▸ **The data**
──────────

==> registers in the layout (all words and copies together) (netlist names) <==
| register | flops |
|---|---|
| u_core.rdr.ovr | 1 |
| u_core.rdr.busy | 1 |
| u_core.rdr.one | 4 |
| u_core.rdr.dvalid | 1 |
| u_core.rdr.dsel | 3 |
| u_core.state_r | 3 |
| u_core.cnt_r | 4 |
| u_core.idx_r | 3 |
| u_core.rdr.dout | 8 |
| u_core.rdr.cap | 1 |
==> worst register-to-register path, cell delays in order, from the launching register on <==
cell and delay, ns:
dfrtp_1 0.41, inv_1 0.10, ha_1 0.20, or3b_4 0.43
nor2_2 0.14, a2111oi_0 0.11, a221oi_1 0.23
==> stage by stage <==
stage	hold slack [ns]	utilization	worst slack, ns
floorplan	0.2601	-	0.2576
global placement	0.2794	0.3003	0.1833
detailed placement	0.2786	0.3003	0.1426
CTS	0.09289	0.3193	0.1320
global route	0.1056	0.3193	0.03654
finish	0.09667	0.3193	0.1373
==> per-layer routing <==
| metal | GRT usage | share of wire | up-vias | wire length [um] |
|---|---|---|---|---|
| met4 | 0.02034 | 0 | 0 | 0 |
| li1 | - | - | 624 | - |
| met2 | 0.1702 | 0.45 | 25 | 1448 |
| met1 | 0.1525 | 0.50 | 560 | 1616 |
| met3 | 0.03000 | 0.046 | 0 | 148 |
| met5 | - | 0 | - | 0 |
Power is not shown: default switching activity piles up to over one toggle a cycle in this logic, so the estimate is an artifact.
`src/rtl/axis_value_source.sv`:
```
// Periodic sampler: captures a parallel value every P cycles and presents it as an
// AXI4-Stream master with tlast framing and a saturating count of dropped samples.
module axis_value_source #(
  parameter int AXIS_TDATA_WIDTH = 32,
  parameter int CNTR_WIDTH       = 32
) (
  input  logic                        aclk,
  input  logic                        aresetn,
  input  logic [AXIS_TDATA_WIDTH-1:0] data,
  input  logic                        enable,
  input  logic [CNTR_WIDTH-1:0]       cfg_period,
  input  logic [CNTR_WIDTH-1:0]       cfg_length,
  output logic [AXIS_TDATA_WIDTH-1:0] m_axis_tdata,
  output logic                        m_axis_tvalid,
  input  logic                        m_axis_tready,
  output logic                        m_axis_tlast,
  output logic [CNTR_WIDTH-1:0]       dropped
);

  typedef enum logic {
    SLOT_EMPTY = 1'b0,
    SLOT_FULL  = 1'b1
  } slot_state_t;

  slot_state_t state_q;
  slot_state_t state_d;

  logic [CNTR_WIDTH-1:0] pcnt;
  logic [CNTR_WIDTH-1:0] widx;
  logic [CNTR_WIDTH-1:0] period_last;
  logic [CNTR_WIDTH-1:0] length_last;
  logic                  tick;
  logic                  load;
  logic                  drop;
  logic                  word_last;

  // Period 0/1 and length 0/1 both collapse to a terminal value of zero.
  always_comb begin
    period_last = (cfg_period == '0) ? '0 : cfg_period - CNTR_WIDTH'(1);
    length_last = (cfg_length == '0) ? '0 : cfg_length - CNTR_WIDTH'(1);
    tick        = enable && (pcnt == period_last);
    load        = tick && ((state_q == SLOT_EMPTY) || m_axis_tready);
    drop        = tick && !load;
    word_last   = (widx >= length_last);
  end

  // Using >= on wrap also recovers from a period that shrank below the current count.
  always_ff @(posedge aclk) begin
    if (!aresetn) begin
      pcnt <= '0;
    end else if (!enable || (pcnt >= period_last)) begin
      pcnt <= '0;
    end else begin
      pcnt <= pcnt + CNTR_WIDTH'(1);
    end
  end

  always_ff @(posedge aclk) begin
    if (!aresetn) begin
      state_q <= SLOT_EMPTY;
    end else begin
      state_q <= state_d;
    end
  end

  always_comb begin
    state_d = state_q;
    if (load) begin
      state_d = SLOT_FULL;
    end else if ((state_q == SLOT_FULL) && m_axis_tready) begin
      state_d = SLOT_EMPTY;
    end
  end

  always_comb begin
    m_axis_tvalid = (state_q == SLOT_FULL);
  end

  // Payload and packet position only move on a load; drops leave them untouched.
  always_ff @(posedge aclk) begin
    if (!aresetn) begin
      m_axis_tdata <= '0;
      m_axis_tlast <= 1'b0;
      widx         <= '0;
    end else if (load) begin
      m_axis_tdata <= data;
      m_axis_tlast <= word_last;
      widx         <= word_last ? '0 : widx + CNTR_WIDTH'(1);
    end
  end

  always_ff @(posedge aclk) begin
    if (!aresetn) begin
      dropped <= '0;
    end else if (drop && (dropped != '1)) begin
      dropped <= dropped + CNTR_WIDTH'(1);
    end
  end

endmodule

```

──────────

▸ **Exercise goal**
Read through the entries above and copy each line that has the string "global" in it.

▸ **Answer to this exercise**
global placement	0.2794	0.3003	0.1833
global route	0.1056	0.3193	0.03654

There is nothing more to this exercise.